**DATASET RECORDS:**
File: src/rtl/dircc_rts_scheduler.sv
// dircc_rts_scheduler
//
// Round-robin send scheduler for a node hosting several devices. Each device
// exposes 32 ready-to-send port flags; the scheduler picks one device/port per
// grant, holds the request to the shared packet send unit until it is
// acknowledged, then pulses a one-hot done strobe back to the served device.
// The served device is masked for COOLDOWN cycles afterwards so its registered
// ready flags have time to reflect the decremented pending-send count.
//
// Ports:
//   clk          clock, rising edge
//   reset_n      asynchronous active-low reset
//   enable       allows new grants; an in-flight send always completes
//   rts_ready    device i flags at [32i+31:32i], bit p = port p pending
//   send_valid   request to the send unit
//   send_device  granted device index (stable while send_valid)
//   send_port    one-hot granted port (stable while send_valid)
//   send_ack     same-cycle accept from the send unit
//   send_done    one-cycle one-hot pulse to the served device
//   busy         high while a request is outstanding
//   sent_count   completed transfers, wrapping 32-bit counter

module dircc_rts_scheduler #(
  parameter  int NUM_DEVICES = 4,
  parameter  int COOLDOWN    = 2,
  localparam int DEV_W       = (NUM_DEVICES > 1) ? $clog2(NUM_DEVICES) : 1
) (
  input  logic                      clk,
  input  logic                      reset_n,
  input  logic                      enable,
  input  logic [NUM_DEVICES*32-1:0] rts_ready,
  output logic                      send_valid,
  output logic [DEV_W-1:0]          send_device,
  output logic [31:0]               send_port,
  input  logic                      send_ack,
  output logic [NUM_DEVICES-1:0]    send_done,
  output logic                      busy,
  output logic [31:0]               sent_count
);

  typedef enum logic {
    IDLE = 1'b0,
    SEND = 1'b1
  } state_t;

  localparam logic [DEV_W-1:0]       LAST_DEV_INIT = DEV_W'(NUM_DEVICES - 1);
  localparam logic [NUM_DEVICES-1:0] DONE_ONE      = NUM_DEVICES'(1);

  state_t                   state_q, state_d;
  logic                     send_valid_q, send_valid_d;
  logic [DEV_W-1:0]         send_device_q, send_device_d;
  logic [31:0]              send_port_q, send_port_d;
  logic [NUM_DEVICES-1:0]   send_done_q, send_done_d;
  logic                     busy_q, busy_d;
  logic [31:0]              sent_count_q, sent_count_d;
  logic [DEV_W-1:0]         last_grant_q, last_grant_d;
  logic [3:0]               cooldown_q, cooldown_d;

  logic [31:0]              dev_flags [NUM_DEVICES];
  logic [NUM_DEVICES-1:0]   eligible;

  logic                     found;
  logic [DEV_W-1:0]         cand_idx;
  logic [DEV_W-1:0]         sel_idx;
  logic [31:0]              sel_flags;
  logic [31:0]              sel_port;

  // Per-device flag slices and eligibility; only the last-served device can
  // be masked, and only while the cooldown counter is running.
  genvar gi;
  generate
    for (gi = 0; gi < NUM_DEVICES; gi++) begin : g_dev
      assign dev_flags[gi] = rts_ready[32*gi +: 32];
      assign eligible[gi]  = (|dev_flags[gi]) &&
                             !((last_grant_q == DEV_W'(gi)) && (cooldown_q != 4'd0));
    end
  endgenerate

  // Round-robin search: first eligible index after last_grant, wrapping.
  // The last candidate examined is last_grant itself, so a lone requester is
  // still served once its cooldown expires.
  always_comb begin
    found    = 1'b0;
    cand_idx = '0;
    sel_idx  = '0;
    for (int k = 1; k <= NUM_DEVICES; k++) begin
      cand_idx = DEV_W'((int'(last_grant_q) + k) % NUM_DEVICES);
      if (!found && eligible[cand_idx]) begin
        found   = 1'b1;
        sel_idx = cand_idx;
      end
    end
  end

  // Lowest set port flag of the selected device (x & -x isolates it).
  assign sel_flags = dev_flags[sel_idx];
  assign sel_port  = sel_flags & (~sel_flags + 32'd1);

  always_comb begin
    state_d       = state_q;
    send_valid_d  = send_valid_q;
    send_device_d = send_device_q;
    send_port_d   = send_port_q;
    send_done_d   = '0;
    busy_d        = busy_q;
    sent_count_d  = sent_count_q;
    last_grant_d  = last_grant_q;
    cooldown_d    = (cooldown_q != 4'd0) ? (cooldown_q - 4'd1) : cooldown_q;

    case (state_q)
      IDLE: begin
        if (enable && found) begin
          state_d       = SEND;
          send_valid_d  = 1'b1;
          send_device_d = sel_idx;
          send_port_d   = sel_port;
          busy_d        = 1'b1;
        end
      end
      SEND: begin
        // Request stays frozen regardless of rts_ready/enable until accepted.
        if (send_ack) begin
          state_d      = IDLE;
          send_valid_d = 1'b0;
          busy_d       = 1'b0;
          send_done_d  = DONE_ONE << send_device_q;
          last_grant_d = send_device_q;
          cooldown_d   = 4'(COOLDOWN);
          sent_count_d = sent_count_q + 32'd1;
        end
      end
      default: begin
        state_d = IDLE;
      end
    endcase
  end

  always_ff @(posedge clk or negedge reset_n) begin
    if (!reset_n) begin
      state_q       <= IDLE;
      send_valid_q  <= 1'b0;
      send_device_q <= '0;
      send_port_q   <= '0;
      send_done_q   <= '0;
      busy_q        <= 1'b0;
      sent_count_q  <= '0;
      last_grant_q  <= LAST_DEV_INIT;
      cooldown_q    <= '0;
    end else begin
      state_q       <= state_d;
      send_valid_q  <= send_valid_d;
      send_device_q <= send_device_d;
      send_port_q   <= send_port_d;
      send_done_q   <= send_done_d;
      busy_q        <= busy_d;
      sent_count_q  <= sent_count_d;
      last_grant_q  <= last_grant_d;
      cooldown_q    <= cooldown_d;
    end
  end

  assign send_valid  = send_valid_q;
  assign send_device = send_device_q;
  assign send_port   = send_port_q;
  assign send_done   = send_done_q;
  assign busy        = busy_q;
  assign sent_count  = sent_count_q;

endmodule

**WHAT IS REQUIRED:** In full and without alteration, write out the data above.

**ANSWER BOX:**
File: src/rtl/dircc_rts_scheduler.sv
// dircc_rts_scheduler
//
// Round-robin send scheduler for a node hosting several devices. Each device
// exposes 32 ready-to-send port flags; the scheduler picks one device/port per
// grant, holds the request to the shared packet send unit until it is
// acknowledged, then pulses a one-hot done strobe back to the served device.
// The served device is masked for COOLDOWN cycles afterwards so its registered
// ready flags have time to reflect the decremented pending-send count.
//
// Ports:
//   clk          clock, rising edge
//   reset_n      asynchronous active-low reset
//   enable       allows new grants; an in-flight send always completes
//   rts_ready    device i flags at [32i+31:32i], bit p = port p pending
//   send_valid   request to the send unit
//   send_device  granted device index (stable while send_valid)
//   send_port    one-hot granted port (stable while send_valid)
//   send_ack     same-cycle accept from the send unit
//   send_done    one-cycle one-hot pulse to the served device
//   busy         high while a request is outstanding
//   sent_count   completed transfers, wrapping 32-bit counter

module dircc_rts_scheduler #(
  parameter  int NUM_DEVICES = 4,
  parameter  int COOLDOWN    = 2,
  localparam int DEV_W       = (NUM_DEVICES > 1) ? $clog2(NUM_DEVICES) : 1
) (
  input  logic                      clk,
  input  logic                      reset_n,
  input  logic                      enable,
  input  logic [NUM_DEVICES*32-1:0] rts_ready,
  output logic                      send_valid,
  output logic [DEV_W-1:0]          send_device,
  output logic [31:0]               send_port,
  input  logic                      send_ack,
  output logic [NUM_DEVICES-1:0]    send_done,
  output logic                      busy,
  output logic [31:0]               sent_count
);

  typedef enum logic {
    IDLE = 1'b0,
    SEND = 1'b1
  } state_t;

  localparam logic [DEV_W-1:0]       LAST_DEV_INIT = DEV_W'(NUM_DEVICES - 1);
  localparam logic [NUM_DEVICES-1:0] DONE_ONE      = NUM_DEVICES'(1);

  state_t                   state_q, state_d;
  logic                     send_valid_q, send_valid_d;
  logic [DEV_W-1:0]         send_device_q, send_device_d;
  logic [31:0]              send_port_q, send_port_d;
  logic [NUM_DEVICES-1:0]   send_done_q, send_done_d;
  logic                     busy_q, busy_d;
  logic [31:0]              sent_count_q, sent_count_d;
  logic [DEV_W-1:0]         last_grant_q, last_grant_d;
  logic [3:0]               cooldown_q, cooldown_d;

  logic [31:0]              dev_flags [NUM_DEVICES];
  logic [NUM_DEVICES-1:0]   eligible;

  logic                     found;
  logic [DEV_W-1:0]         cand_idx;
  logic [DEV_W-1:0]         sel_idx;
  logic [31:0]              sel_flags;
  logic [31:0]              sel_port;

  // Per-device flag slices and eligibility; only the last-served device can
  // be masked, and only while the cooldown counter is running.
  genvar gi;
  generate
    for (gi = 0; gi < NUM_DEVICES; gi++) begin : g_dev
      assign dev_flags[gi] = rts_ready[32*gi +: 32];
      assign eligible[gi]  = (|dev_flags[gi]) &&
                             !((last_grant_q == DEV_W'(gi)) && (cooldown_q != 4'd0));
    end
  endgenerate

  // Round-robin search: first eligible index after last_grant, wrapping.
  // The last candidate examined is last_grant itself, so a lone requester is
  // still served once its cooldown expires.
  always_comb begin
    found    = 1'b0;
    cand_idx = '0;
    sel_idx  = '0;
    for (int k = 1; k <= NUM_DEVICES; k++) begin
      cand_idx = DEV_W'((int'(last_grant_q) + k) % NUM_DEVICES);
      if (!found && eligible[cand_idx]) begin
        found   = 1'b1;
        sel_idx = cand_idx;
      end
    end
  end

  // Lowest set port flag of the selected device (x & -x isolates it).
  assign sel_flags = dev_flags[sel_idx];
  assign sel_port  = sel_flags & (~sel_flags + 32'd1);

  always_comb begin
    state_d       = state_q;
    send_valid_d  = send_valid_q;
    send_device_d = send_device_q;
    send_port_d   = send_port_q;
    send_done_d   = '0;
    busy_d        = busy_q;
    sent_count_d  = sent_count_q;
    last_grant_d  = last_grant_q;
    cooldown_d    = (cooldown_q != 4'd0) ? (cooldown_q - 4'd1) : cooldown_q;

    case (state_q)
      IDLE: begin
        if (enable && found) begin
          state_d       = SEND;
          send_valid_d  = 1'b1;
          send_device_d = sel_idx;
          send_port_d   = sel_port;
          busy_d        = 1'b1;
        end
      end
      SEND: begin
        // Request stays frozen regardless of rts_ready/enable until accepted.
        if (send_ack) begin
          state_d      = IDLE;
          send_valid_d = 1'b0;
          busy_d       = 1'b0;
          send_done_d  = DONE_ONE << send_device_q;
          last_grant_d = send_device_q;
          cooldown_d   = 4'(COOLDOWN);
          sent_count_d = sent_count_q + 32'd1;
        end
      end
      default: begin
        state_d = IDLE;
      end
    endcase
  end

  always_ff @(posedge clk or negedge reset_n) begin
    if (!reset_n) begin
      state_q       <= IDLE;
      send_valid_q  <= 1'b0;
      send_device_q <= '0;
      send_port_q   <= '0;
      send_done_q   <= '0;
      busy_q        <= 1'b0;
      sent_count_q  <= '0;
      last_grant_q  <= LAST_DEV_INIT;
      cooldown_q    <= '0;
    end else begin
      state_q       <= state_d;
      send_valid_q  <= send_valid_d;
      send_device_q <= send_device_d;
      send_port_q   <= send_port_d;
      send_done_q   <= send_done_d;
      busy_q        <= busy_d;
      sent_count_q  <= sent_count_d;
      last_grant_q  <= last_grant_d;
      cooldown_q    <= cooldown_d;
    end
  end

  assign send_valid  = send_valid_q;
  assign send_device = send_device_q;
  assign send_port   = send_port_q;
  assign send_done   = send_done_q;
  assign busy        = busy_q;
  assign sent_count  = sent_count_q;

endmodule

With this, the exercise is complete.